Опять спросил адвокат Толмачева: как учился в школе его подзащитный.
— Учился, кажется, хорошо, но ведь я его и не знала почти — он был в восьмом.
Адвокат Новикова тоже задал вопрос:
— Вы были знакомы с матерью Новикова? Что вы можете сказать про эту семью?
Откуда он уже успел узнать? Впрочем, на то и адвокат!
— Мы с ней встречались в сквере несколько раз. Мне она была очень симпатична. Кажется, очень хорошая женщина.
— Есть еще вопросы? Нет вопросов.
И, прямо как в школе, приглашение:
— Садитесь.
Костя далеко, около него нет свободного места. Села в передний ряд, забронированный для свидетелей. Здесь и Толмачев, какой-то потускневший, как будто вылинявший. Он приходит и уходит, как все, хотя и судят его.
На скамье подсудимых под стражей только двое: Новиков и Жигулев, рецидивист, дважды судившийся. Вот кто совершенно спокоен и развязен без всякого наигрыша. Человек уже немолодой, видимо большой физической силы. Жесткий ежик волос, тяжелые плечи, дубоватые, грубые черты лица. И, может быть, неизбежный, даже «профессиональный» контраст: холеные, белые, нерабочие руки.

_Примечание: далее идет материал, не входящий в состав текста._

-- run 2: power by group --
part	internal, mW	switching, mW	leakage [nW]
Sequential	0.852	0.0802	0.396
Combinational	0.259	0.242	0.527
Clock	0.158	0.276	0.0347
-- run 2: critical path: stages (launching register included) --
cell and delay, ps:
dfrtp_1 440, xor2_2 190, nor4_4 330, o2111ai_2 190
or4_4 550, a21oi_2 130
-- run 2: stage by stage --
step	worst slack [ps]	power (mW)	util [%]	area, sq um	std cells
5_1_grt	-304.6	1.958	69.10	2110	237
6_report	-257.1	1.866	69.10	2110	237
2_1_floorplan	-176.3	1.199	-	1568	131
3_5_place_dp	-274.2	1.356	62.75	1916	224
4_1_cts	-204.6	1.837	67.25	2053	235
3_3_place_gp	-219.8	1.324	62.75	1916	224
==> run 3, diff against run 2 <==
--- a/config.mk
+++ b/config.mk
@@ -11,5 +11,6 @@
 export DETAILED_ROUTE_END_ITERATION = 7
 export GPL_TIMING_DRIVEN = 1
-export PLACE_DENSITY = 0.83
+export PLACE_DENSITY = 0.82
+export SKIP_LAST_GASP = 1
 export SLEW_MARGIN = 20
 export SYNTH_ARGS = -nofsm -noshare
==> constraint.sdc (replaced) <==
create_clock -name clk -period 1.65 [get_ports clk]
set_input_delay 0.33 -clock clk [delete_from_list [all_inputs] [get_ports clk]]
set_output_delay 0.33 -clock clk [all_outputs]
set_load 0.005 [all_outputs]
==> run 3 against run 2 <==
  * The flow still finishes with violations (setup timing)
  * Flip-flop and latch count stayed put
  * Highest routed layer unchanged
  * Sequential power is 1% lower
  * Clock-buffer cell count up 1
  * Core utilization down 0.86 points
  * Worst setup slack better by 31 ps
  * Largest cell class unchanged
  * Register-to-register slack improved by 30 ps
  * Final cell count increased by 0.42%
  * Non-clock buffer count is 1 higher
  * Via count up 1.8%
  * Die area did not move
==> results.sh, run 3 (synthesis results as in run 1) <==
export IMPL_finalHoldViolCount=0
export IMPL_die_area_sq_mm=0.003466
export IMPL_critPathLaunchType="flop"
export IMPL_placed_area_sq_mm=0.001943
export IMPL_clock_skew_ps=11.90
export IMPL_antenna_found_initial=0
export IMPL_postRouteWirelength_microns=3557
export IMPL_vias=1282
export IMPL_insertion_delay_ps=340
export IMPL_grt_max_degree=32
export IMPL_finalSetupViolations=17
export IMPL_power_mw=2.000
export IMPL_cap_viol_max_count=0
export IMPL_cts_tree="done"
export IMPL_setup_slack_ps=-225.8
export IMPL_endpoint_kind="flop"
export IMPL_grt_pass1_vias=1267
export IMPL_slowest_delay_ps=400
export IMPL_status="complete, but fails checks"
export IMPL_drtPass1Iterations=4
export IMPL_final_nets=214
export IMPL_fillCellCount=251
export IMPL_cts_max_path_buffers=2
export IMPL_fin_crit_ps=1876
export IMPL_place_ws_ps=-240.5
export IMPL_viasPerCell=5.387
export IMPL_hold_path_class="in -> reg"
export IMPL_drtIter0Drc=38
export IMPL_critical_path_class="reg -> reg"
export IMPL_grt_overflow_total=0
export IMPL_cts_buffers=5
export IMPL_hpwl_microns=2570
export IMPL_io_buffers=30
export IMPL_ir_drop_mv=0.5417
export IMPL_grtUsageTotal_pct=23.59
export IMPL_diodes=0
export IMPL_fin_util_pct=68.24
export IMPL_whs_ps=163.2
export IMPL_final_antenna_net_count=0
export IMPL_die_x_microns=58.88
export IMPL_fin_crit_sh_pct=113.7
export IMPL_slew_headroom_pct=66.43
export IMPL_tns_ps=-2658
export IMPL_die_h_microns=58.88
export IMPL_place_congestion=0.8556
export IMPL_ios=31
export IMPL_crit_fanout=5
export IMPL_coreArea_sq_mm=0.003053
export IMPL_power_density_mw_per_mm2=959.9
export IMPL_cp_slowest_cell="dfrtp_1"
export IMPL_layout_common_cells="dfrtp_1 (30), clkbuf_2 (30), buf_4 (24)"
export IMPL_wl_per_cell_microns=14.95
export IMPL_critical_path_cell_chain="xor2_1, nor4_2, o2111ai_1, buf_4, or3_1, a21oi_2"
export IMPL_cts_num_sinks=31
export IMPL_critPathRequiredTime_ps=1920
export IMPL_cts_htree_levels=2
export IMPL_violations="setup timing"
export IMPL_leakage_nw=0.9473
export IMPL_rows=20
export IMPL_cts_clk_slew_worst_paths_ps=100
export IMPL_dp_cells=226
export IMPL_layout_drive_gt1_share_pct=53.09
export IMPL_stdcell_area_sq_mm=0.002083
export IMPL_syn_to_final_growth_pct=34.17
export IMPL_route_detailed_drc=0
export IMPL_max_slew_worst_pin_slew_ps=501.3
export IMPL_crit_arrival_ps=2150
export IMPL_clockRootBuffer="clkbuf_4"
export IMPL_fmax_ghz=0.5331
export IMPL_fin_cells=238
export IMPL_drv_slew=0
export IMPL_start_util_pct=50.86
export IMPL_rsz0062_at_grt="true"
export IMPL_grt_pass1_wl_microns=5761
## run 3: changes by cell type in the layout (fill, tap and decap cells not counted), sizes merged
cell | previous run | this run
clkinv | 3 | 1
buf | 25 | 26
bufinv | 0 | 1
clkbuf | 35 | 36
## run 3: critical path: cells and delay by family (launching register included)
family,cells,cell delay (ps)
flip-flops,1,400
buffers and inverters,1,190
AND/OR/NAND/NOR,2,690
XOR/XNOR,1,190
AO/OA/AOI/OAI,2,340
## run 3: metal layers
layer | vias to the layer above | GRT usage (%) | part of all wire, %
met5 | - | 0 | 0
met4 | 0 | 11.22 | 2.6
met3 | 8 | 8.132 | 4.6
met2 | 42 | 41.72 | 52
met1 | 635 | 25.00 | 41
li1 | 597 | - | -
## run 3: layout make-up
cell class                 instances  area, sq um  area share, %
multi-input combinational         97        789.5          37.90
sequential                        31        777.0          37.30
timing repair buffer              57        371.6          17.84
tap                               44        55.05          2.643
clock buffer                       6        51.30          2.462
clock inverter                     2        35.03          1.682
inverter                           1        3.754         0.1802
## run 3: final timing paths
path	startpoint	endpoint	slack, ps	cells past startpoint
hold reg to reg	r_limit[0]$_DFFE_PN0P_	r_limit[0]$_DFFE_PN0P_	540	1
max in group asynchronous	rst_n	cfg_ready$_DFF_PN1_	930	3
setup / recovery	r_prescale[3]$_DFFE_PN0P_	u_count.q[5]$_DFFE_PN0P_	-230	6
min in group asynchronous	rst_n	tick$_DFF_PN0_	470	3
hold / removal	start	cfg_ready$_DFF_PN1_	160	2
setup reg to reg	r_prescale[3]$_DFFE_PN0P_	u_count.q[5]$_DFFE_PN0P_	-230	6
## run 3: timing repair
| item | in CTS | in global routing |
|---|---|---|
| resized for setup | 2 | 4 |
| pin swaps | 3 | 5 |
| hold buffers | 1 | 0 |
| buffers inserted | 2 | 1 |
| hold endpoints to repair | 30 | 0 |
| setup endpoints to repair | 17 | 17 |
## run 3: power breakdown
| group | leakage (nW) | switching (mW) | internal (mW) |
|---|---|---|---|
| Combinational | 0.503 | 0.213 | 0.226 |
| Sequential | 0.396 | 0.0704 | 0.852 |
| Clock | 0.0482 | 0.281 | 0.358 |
[src/rtl/det_sched_pkg.sv]
// rtl/det_sched_pkg.sv - shared state encoding and default geometry for det_sched
package det_sched_pkg;

    localparam int DEF_WORD_W = 8;
    localparam int DEF_WIN_W  = 3;

    typedef enum logic [1:0] {
        ST_IDLE  = 2'd0,
        ST_SHIFT = 2'd1,
        ST_DONE  = 2'd2
    } state_t;

    function automatic logic [1:0] id_onehot(input logic id);
        return id ? 2'b10 : 2'b01;
    endfunction

endpackage
===== src/rtl/if_stage.sv =====
// rtl/if_stage.sv - MIPS instruction-fetch stage: PC register, next-PC select, IF/ID register
module if_stage #(
  parameter logic [31:0] PC_RESET  = 32'h0000_3000,
  parameter logic [31:0] EXC_ENTRY = 32'h0000_4180,
  parameter logic [31:0] IM_LO     = 32'h0000_3000,
  parameter logic [31:0] IM_HI     = 32'h0000_6FFC,
  parameter logic [4:0]  ERR_NONE  = 5'd31,
  parameter logic [4:0]  EXC_ADEL  = 5'd4
) (
  input  logic        clk,
  input  logic        reset,
  input  logic        Stall,
  input  logic        branch,
  input  logic        jump,
  input  logic [31:0] branch_addr32,
  input  logic [31:0] jump_addr32,
  input  logic        BranchTypeInstr_ID,
  input  logic        IntReq,
  input  logic        eret,
  input  logic [31:0] EPC,
  output logic [31:0] IM_Addr,
  input  logic [31:0] IM_RData,
  output logic [31:0] PC_out,
  output logic [31:0] Instr_IF_to_ID,
  output logic [31:0] PC_IF_to_ID,
  output logic [31:0] PC_4_IF_to_ID,
  output logic        BD_IF_to_ID,
  output logic [4:0]  ErrStat_IF_to_ID,
  output logic        Err_IF_to_ID
);

  logic [31:0] pc;
  logic [31:0] pc_plus4;
  logic        fetch_err;
  logic [31:0] fetch_instr;
  logic [31:0] next_pc;

  assign IM_Addr  = pc;
  assign PC_out   = pc;
  assign pc_plus4 = pc + 32'd4;

  // Bad fetches become a nop so nothing downstream acts on garbage before the exception retires.
  assign fetch_err   = (pc[1:0] != 2'b00) || (pc < IM_LO) || (pc > IM_HI);
  assign fetch_instr = fetch_err ? 32'h0000_0000 : IM_RData;

  always_comb begin
    next_pc = pc_plus4;
    if (jump)        next_pc = jump_addr32;
    else if (branch) next_pc = branch_addr32;
  end

  always_ff @(posedge clk) begin
    if (reset || IntReq || (eret && !Stall)) begin
      if (reset)       pc <= PC_RESET;
      else if (IntReq) pc <= EXC_ENTRY;
      else             pc <= EPC;
      Instr_IF_to_ID   <= 32'h0000_0000;
      PC_IF_to_ID      <= PC_RESET;
      PC_4_IF_to_ID    <= PC_RESET + 32'd4;
      BD_IF_to_ID      <= 1'b0;
      ErrStat_IF_to_ID <= ERR_NONE;
      Err_IF_to_ID     <= 1'b0;
    end else if (!Stall) begin
      pc               <= next_pc;
      Instr_IF_to_ID   <= fetch_instr;
      PC_IF_to_ID      <= pc;
      PC_4_IF_to_ID    <= pc_plus4;
      BD_IF_to_ID      <= BranchTypeInstr_ID;
      ErrStat_IF_to_ID <= fetch_err ? EXC_ADEL : ERR_NONE;
      Err_IF_to_ID     <= fetch_err;
    end
  end

endmodule
===== src/rtl/cart_pkg.sv =====
// Shared cartridge definitions: loader FSM encoding, error codes, iNES header
// layout and the mapper_config bit map that cart_config decodes.
package cart_pkg;

  typedef logic [2:0] loader_state_t;

  localparam loader_state_t ST_IDLE    = 3'd0;
  localparam loader_state_t ST_HDR     = 3'd1;
  localparam loader_state_t ST_TRAINER = 3'd2;
  localparam loader_state_t ST_PRG     = 3'd3;
  localparam loader_state_t ST_CHR     = 3'd4;
  localparam loader_state_t ST_DONE    = 3'd5;
  localparam loader_state_t ST_ERR     = 3'd6;

  localparam logic [1:0] ERR_NONE  = 2'd0;
  localparam logic [1:0] ERR_MAGIC = 2'd1;
  localparam logic [1:0] ERR_SIZE  = 2'd2;

  // "NES\x1A", header byte i lives at bits [8*i +: 8]
  localparam logic [31:0] INES_MAGIC = 32'h1A53_454E;

  localparam int HDR_LEN       = 16;
  localparam int HDR_PRG_UNITS = 4;
  localparam int HDR_CHR_UNITS = 5;
  localparam int HDR_FLAGS6    = 6;
  localparam int HDR_FLAGS7    = 7;
  localparam int TRAINER_LEN   = 512;

  localparam int F6_MIRROR      = 0;
  localparam int F6_BATTERY     = 1;
  localparam int F6_TRAINER     = 2;
  localparam int F6_FOUR_SCREEN = 3;

  localparam int CFG_MIRROR_V    = 0;
  localparam int CFG_BATTERY     = 1;
  localparam int CFG_FOUR_SCREEN = 2;
  localparam int CFG_CHR_RAM     = 3;
  localparam int CFG_MAPPER_LSB  = 8;

  // Smallest (2^k - 1) covering a non-zero byte count: smear the top bit of bytes-1 downward.
  function automatic logic [31:0] pow2_mask(input logic [31:0] bytes);
    logic [31:0] m;
    m = bytes - 32'd1;
    m = m | (m >> 1);
    m = m | (m >> 2);
    m = m | (m >> 4);
    m = m | (m >> 8);
    m = m | (m >> 16);
    return m;
  endfunction

endpackage


===== src/rtl/bram_byte_writer.sv =====
// Turns one accepted image byte into a registered single-lane write on a
// 32-bit byte-addressed BRAM port.
module bram_byte_writer (
  input  logic        clk,
  input  logic        rst_n,
  input  logic        stb,
  input  logic [31:0] idx,
  input  logic [7:0]  data,
  output logic [31:0] addr,
  output logic [3:0]  we,
  output logic [31:0] dout,
  output logic        en
);

  always_ff @(posedge clk) begin
    if (!rst_n) begin
      addr <= '0;
      we   <= '0;
      dout <= '0;
      en   <= 1'b0;
    end else begin
      en <= stb;
      we <= stb ? (4'b0001 << idx[1:0]) : 4'b0000;
      if (stb) begin
        addr <= {idx[31:2], 2'b00};
        dout <= {4{data}};
      end
    end
  end

endmodule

По странной ассоциации какая-то боковая мысль: «Зачем мальчиков, школьников, стригут под машинку? Это не идет никому».
Мебель и все кругом — странная смесь торжественности и будничности. Сидят три женщины за широким столом, лица у них простые, даже как бы домашние. А стулья парадные, старинного фасона, с высокими резными спинками: у судьи — повыше, у присяжных — пониже.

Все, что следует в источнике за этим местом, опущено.